Determine how many lines below contain the word "export", then write that number by itself.
########################################
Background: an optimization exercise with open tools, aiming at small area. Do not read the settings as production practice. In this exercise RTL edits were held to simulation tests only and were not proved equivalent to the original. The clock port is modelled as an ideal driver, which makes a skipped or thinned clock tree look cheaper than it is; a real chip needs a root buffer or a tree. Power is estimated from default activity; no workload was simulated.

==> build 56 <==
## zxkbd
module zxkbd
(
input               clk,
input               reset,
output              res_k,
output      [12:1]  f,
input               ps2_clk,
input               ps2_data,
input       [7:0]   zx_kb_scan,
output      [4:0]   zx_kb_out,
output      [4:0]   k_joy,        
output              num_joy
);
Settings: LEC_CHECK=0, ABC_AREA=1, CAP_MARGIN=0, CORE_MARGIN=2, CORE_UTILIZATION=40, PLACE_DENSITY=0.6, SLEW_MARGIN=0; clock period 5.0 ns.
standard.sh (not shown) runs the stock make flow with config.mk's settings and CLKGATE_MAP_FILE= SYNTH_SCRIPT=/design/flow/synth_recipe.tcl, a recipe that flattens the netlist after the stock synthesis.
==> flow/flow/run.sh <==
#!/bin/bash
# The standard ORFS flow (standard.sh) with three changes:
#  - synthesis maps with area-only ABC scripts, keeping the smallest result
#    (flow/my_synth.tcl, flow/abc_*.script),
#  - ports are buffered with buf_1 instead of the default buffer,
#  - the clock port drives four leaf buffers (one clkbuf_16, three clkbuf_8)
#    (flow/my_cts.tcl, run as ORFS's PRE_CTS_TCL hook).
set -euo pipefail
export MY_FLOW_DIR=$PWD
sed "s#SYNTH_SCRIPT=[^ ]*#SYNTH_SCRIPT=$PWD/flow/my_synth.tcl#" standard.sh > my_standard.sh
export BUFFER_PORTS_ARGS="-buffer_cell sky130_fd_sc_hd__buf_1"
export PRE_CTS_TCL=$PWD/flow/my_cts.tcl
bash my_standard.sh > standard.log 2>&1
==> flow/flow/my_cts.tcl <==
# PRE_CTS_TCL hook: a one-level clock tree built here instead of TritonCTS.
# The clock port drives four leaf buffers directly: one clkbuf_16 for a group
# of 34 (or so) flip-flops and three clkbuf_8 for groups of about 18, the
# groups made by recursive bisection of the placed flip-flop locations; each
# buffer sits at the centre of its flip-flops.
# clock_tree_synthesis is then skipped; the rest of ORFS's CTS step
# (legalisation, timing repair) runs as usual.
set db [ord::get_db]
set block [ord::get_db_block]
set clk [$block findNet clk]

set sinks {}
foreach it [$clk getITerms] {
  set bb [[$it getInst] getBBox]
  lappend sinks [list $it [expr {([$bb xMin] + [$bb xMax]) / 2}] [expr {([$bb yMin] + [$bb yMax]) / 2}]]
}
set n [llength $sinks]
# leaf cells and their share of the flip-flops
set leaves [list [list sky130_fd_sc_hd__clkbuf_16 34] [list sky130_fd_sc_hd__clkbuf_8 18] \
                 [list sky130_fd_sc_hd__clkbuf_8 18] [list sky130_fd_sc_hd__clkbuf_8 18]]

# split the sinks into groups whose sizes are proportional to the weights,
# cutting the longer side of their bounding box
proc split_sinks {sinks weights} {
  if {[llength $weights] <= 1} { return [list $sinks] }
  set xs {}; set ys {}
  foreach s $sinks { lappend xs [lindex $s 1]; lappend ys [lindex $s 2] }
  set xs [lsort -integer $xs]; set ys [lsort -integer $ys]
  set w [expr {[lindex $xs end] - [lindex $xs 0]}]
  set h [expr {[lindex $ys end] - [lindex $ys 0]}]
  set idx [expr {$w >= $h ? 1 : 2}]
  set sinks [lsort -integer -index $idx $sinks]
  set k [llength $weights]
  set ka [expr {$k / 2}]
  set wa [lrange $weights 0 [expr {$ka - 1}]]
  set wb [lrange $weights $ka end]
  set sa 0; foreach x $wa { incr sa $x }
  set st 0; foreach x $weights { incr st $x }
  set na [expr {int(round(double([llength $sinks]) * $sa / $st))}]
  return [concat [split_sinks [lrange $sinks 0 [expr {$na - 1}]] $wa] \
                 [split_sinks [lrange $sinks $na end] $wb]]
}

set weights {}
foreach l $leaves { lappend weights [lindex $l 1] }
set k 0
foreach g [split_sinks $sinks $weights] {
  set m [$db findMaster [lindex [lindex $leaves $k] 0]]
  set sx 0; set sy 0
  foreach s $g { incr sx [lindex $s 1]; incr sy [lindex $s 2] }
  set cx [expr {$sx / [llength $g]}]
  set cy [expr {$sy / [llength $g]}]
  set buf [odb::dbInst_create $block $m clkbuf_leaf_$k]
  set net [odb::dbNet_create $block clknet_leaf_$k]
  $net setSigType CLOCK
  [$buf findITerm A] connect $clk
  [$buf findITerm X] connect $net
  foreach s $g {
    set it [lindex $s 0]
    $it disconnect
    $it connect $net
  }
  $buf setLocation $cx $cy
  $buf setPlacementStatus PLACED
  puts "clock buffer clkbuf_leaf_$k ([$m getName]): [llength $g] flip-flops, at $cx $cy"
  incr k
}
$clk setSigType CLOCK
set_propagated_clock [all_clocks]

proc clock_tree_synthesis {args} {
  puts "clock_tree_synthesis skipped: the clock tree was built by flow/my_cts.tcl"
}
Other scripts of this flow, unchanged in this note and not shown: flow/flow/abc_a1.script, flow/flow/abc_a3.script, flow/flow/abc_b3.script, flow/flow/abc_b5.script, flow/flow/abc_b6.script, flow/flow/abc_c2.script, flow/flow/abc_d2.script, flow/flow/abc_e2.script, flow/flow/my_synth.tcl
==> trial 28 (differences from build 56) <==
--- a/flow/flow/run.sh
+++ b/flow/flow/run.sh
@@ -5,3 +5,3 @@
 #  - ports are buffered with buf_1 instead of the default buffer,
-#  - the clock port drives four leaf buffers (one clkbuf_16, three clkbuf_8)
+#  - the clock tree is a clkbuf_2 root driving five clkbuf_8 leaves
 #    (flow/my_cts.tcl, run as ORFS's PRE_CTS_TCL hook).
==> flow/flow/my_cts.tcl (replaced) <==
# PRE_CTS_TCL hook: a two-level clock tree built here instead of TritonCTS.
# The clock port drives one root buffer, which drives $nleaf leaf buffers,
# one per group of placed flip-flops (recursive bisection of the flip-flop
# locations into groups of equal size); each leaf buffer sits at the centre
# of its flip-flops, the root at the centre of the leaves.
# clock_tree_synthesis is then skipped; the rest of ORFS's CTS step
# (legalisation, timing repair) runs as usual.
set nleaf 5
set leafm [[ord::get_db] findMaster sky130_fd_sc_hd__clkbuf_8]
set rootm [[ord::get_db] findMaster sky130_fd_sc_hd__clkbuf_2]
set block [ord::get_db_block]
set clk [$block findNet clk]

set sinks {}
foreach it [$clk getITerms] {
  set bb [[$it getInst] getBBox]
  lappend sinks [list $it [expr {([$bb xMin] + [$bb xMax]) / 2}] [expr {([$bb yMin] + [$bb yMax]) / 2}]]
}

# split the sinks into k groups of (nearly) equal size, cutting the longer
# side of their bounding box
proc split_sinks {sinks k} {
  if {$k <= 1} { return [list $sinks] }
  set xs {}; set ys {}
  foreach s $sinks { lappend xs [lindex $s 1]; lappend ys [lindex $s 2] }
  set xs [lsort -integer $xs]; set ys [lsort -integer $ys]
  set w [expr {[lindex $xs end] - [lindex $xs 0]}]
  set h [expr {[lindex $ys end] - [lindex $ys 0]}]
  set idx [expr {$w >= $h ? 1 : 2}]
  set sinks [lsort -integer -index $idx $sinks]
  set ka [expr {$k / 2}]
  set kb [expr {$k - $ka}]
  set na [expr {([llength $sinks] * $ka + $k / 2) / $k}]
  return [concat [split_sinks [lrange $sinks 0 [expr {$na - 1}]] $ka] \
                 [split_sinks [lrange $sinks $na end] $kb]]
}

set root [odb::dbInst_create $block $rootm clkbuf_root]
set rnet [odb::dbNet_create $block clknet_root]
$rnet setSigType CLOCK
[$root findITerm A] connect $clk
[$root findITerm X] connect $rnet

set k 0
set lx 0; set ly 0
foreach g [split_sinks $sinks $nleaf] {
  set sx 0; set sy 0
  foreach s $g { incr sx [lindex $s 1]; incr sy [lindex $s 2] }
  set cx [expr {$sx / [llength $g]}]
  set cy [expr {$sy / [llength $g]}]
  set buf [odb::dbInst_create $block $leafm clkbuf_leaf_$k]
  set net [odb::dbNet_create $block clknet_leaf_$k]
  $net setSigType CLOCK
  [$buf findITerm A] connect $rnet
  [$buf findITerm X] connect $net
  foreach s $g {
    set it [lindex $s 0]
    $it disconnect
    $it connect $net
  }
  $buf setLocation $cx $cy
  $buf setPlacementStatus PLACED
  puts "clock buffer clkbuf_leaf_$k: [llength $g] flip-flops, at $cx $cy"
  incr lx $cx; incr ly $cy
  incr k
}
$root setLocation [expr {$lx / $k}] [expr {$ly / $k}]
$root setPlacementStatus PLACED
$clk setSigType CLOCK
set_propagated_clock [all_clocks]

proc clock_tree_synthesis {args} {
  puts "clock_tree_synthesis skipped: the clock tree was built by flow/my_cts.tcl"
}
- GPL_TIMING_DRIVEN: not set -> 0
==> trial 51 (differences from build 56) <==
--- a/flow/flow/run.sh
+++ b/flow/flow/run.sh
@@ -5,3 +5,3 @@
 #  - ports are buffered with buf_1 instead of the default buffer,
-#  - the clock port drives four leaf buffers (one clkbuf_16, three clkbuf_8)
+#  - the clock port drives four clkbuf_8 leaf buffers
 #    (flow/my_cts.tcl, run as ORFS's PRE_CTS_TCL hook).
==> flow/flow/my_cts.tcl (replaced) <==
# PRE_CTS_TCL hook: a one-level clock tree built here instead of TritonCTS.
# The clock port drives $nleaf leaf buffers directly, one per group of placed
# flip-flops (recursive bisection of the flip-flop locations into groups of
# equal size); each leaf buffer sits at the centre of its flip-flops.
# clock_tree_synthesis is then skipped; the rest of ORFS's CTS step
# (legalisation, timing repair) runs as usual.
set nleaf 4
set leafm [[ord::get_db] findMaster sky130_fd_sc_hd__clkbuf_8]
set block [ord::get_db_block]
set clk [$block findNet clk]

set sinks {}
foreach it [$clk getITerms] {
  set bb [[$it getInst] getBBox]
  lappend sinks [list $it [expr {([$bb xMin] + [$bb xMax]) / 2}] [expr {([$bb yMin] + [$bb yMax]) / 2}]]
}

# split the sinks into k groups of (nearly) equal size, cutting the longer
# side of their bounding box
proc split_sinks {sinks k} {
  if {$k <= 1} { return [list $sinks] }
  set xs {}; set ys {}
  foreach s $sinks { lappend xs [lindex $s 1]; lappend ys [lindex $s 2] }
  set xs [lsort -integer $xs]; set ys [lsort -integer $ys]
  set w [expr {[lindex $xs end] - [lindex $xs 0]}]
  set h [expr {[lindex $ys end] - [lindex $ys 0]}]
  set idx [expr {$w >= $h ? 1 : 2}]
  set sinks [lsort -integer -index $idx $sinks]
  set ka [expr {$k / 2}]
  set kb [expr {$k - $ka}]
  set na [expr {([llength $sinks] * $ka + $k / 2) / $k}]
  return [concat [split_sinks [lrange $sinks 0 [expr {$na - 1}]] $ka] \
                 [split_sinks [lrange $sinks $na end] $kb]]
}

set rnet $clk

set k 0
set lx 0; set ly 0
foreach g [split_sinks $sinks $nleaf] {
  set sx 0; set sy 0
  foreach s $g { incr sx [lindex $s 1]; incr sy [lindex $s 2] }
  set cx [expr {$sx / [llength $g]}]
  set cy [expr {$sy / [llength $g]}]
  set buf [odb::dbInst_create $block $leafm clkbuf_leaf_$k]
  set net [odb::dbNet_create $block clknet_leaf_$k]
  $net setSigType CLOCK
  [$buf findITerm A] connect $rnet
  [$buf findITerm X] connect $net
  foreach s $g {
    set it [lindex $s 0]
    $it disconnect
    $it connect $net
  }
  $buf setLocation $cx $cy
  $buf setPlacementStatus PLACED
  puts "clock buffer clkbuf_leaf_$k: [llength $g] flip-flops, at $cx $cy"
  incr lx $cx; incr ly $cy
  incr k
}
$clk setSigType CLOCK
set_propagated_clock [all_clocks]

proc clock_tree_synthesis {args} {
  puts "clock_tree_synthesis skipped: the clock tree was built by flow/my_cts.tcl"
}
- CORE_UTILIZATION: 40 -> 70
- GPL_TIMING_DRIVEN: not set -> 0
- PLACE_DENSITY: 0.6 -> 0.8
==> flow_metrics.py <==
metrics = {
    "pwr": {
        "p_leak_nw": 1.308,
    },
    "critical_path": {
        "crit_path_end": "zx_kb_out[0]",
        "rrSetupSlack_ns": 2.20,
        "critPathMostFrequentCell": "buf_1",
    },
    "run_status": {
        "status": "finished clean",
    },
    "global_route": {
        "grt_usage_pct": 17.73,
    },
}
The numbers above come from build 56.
########################################
● RESPONSE AREA: 3